_Assigned task_
Say how many lines in the entries below have the word "buffers" in them, giving only the number.

_Source material_
■ ■ ■ ■ ■ ■ ■

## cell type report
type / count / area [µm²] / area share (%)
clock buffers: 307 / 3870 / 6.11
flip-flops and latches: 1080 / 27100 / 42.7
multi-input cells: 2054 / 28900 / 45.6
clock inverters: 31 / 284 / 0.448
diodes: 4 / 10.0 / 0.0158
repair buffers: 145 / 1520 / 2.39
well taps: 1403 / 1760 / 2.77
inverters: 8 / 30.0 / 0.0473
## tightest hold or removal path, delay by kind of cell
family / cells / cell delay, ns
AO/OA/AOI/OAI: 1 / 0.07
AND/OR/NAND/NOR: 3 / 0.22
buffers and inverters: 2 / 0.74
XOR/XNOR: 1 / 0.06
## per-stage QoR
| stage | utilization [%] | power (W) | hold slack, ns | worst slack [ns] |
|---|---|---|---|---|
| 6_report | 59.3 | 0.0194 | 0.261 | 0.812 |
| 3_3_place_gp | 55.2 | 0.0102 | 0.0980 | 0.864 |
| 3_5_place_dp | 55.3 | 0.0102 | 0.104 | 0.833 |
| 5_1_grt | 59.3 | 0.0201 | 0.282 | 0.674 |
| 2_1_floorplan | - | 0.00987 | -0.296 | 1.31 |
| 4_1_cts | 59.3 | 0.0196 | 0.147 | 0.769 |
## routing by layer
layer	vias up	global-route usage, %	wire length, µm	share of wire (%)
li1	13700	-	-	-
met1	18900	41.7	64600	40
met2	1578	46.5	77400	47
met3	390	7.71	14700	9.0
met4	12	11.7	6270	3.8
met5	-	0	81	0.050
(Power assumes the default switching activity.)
`src/rtl/nvseq_pkg.sv`:
```
package nvseq_pkg;
  localparam int SEQ_LEN = 6;
  localparam int CMP_W   = 14;
  localparam int CNT_W   = $clog2(SEQ_LEN);

  localparam logic [CMP_W-1:0] STORE_LAST  = 14'h0FC0;
  localparam logic [CMP_W-1:0] RECALL_LAST = 14'h0C63;

  // shared prefix of both patterns, entries 0 .. SEQ_LEN-2
  function automatic logic [CMP_W-1:0] prefixEntry(input int idx);
    case (idx)
      0:       prefixEntry = 14'h0E38;
      1:       prefixEntry = 14'h31C7;
      2:       prefixEntry = 14'h03E0;
      3:       prefixEntry = 14'h3C1F;
      default: prefixEntry = 14'h303F;
    endcase
  endfunction

  // control -> datapath
  typedef struct packed {
    logic advance;
    logic restart;
    logic clear;
  } progStrobe_t;

  // datapath -> control
  typedef struct packed {
    logic hitNext;
    logic hitFirst;
    logic atLast;
    logic hitStore;
    logic hitRecall;
  } matchFlags_t;
endpackage

```
`src/rtl/nvseq_datapath.sv`:
```
module nvseq_datapath
  import nvseq_pkg::*;
#(
  parameter int ADDR_W = 15
) (
  input  logic                   clk,
  input  logic                   rstN,
  input  logic [ADDR_W-1:0]      addr,
  input  progStrobe_t            strobes,
  output matchFlags_t            flags,
  output logic [CNT_W-1:0]       progress
);
  logic [CMP_W-1:0]   cmpAddr;
  logic [SEQ_LEN-1:0] entryHit;

  assign cmpAddr = addr[CMP_W-1:0];

  genvar gi;
  generate
    for (gi = 0; gi < SEQ_LEN - 1; gi++) begin : g_prefix
      assign entryHit[gi] = (cmpAddr == prefixEntry(gi));
    end
  endgenerate
  assign entryHit[SEQ_LEN-1] = 1'b0;

  always_comb begin
    flags.hitNext   = entryHit[progress];
    flags.hitFirst  = entryHit[0];
    flags.atLast    = (progress == CNT_W'(SEQ_LEN - 1));
    flags.hitStore  = (cmpAddr == STORE_LAST);
    flags.hitRecall = (cmpAddr == RECALL_LAST);
  end

  always_ff @(posedge clk) begin
    if (!rstN)                progress <= '0;
    else if (strobes.clear)   progress <= '0;
    else if (strobes.restart) progress <= CNT_W'(1);
    else if (strobes.advance) progress <= progress + CNT_W'(1);
  end

  AST_ONE_STROBE: assert property (@(posedge clk) disable iff (!rstN)
    $onehot0({strobes.advance, strobes.restart, strobes.clear})) else $error("strobe clash");
endmodule

```
`src/rtl/nvseq_control.sv`:
```
module nvseq_control
  import nvseq_pkg::*;
(
  input  logic        clk,
  input  logic        rstN,
  input  logic        cycleValid,
  input  logic        chipSel,
  input  logic        writeCycle,
  input  matchFlags_t flags,
  output progStrobe_t strobes,
  output logic        storeReq,
  output logic        recallReq,
  output logic        outDisable
);
  logic active, readCyc, fireStore, fireRecall, fire;

  assign active     = cycleValid && chipSel;
  assign readCyc    = active && !writeCycle;
  assign fireStore  = readCyc && flags.atLast && flags.hitStore;
  assign fireRecall = readCyc && flags.atLast && flags.hitRecall;
  assign fire       = fireStore || fireRecall;

  always_comb begin
    strobes.advance = readCyc && flags.hitNext;
    strobes.restart = readCyc && !flags.hitNext && !fire && flags.hitFirst;
    strobes.clear   = active && !strobes.advance && !strobes.restart;
  end

  assign storeReq   = fireStore;
  assign recallReq  = fireRecall;
  assign outDisable = fire;

  AST_FIRE_IS_READ: assert property (@(posedge clk) disable iff (!rstN)
    (storeReq || recallReq) |-> (cycleValid && chipSel && !writeCycle)) else $error("request outside read");
  AST_REQ_EXCLUSIVE: assert property (@(posedge clk) disable iff (!rstN)
    $onehot0({storeReq, recallReq})) else $error("both requests");
endmodule

```
`src/rtl/nvCmdSniffer.sv`:
```
module nvCmdSniffer
  import nvseq_pkg::*;
#(
  parameter int ADDR_W = 15
) (
  input  logic              clk,
  input  logic              rstN,
  input  logic              cycleValid,
  input  logic              chipSel,
  input  logic              writeCycle,
  input  logic [ADDR_W-1:0] addr,
  output logic              storeReq,
  output logic              recallReq,
  output logic              outDisable
);
  progStrobe_t      strobes;
  matchFlags_t      flags;
  logic [CNT_W-1:0] progress;

  nvseq_datapath #(.ADDR_W(ADDR_W)) dp_i (
    .clk(clk), .rstN(rstN), .addr(addr),
    .strobes(strobes), .flags(flags), .progress(progress)
  );

  nvseq_control ctl_i (
    .clk(clk), .rstN(rstN), .cycleValid(cycleValid), .chipSel(chipSel),
    .writeCycle(writeCycle), .flags(flags), .strobes(strobes),
    .storeReq(storeReq), .recallReq(recallReq), .outDisable(outDisable)
  );

  AST_WRITE_ABORT: assert property (@(posedge clk) disable iff (!rstN)
    (cycleValid && chipSel && writeCycle) |=> (progress == '0)) else $error("write kept progress");
  AST_IDLE_HOLD: assert property (@(posedge clk) disable iff (!rstN)
    !(cycleValid && chipSel) |=> $stable(progress)) else $error("idle moved progress");
  AST_REQ_PULSE: assert property (@(posedge clk) disable iff (!rstN)
    (storeReq || recallReq) |=> (!storeReq && !recallReq && progress == '0)) else $error("request not a pulse");
  AST_DIS_ON_SIXTH: assert property (@(posedge clk) disable iff (!rstN)
    outDisable |-> (progress == CNT_W'(SEQ_LEN - 1))) else $error("disable before sixth");
endmodule

```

■ ■ ■ ■ ■ ■ ■

_Result for this exercise_
3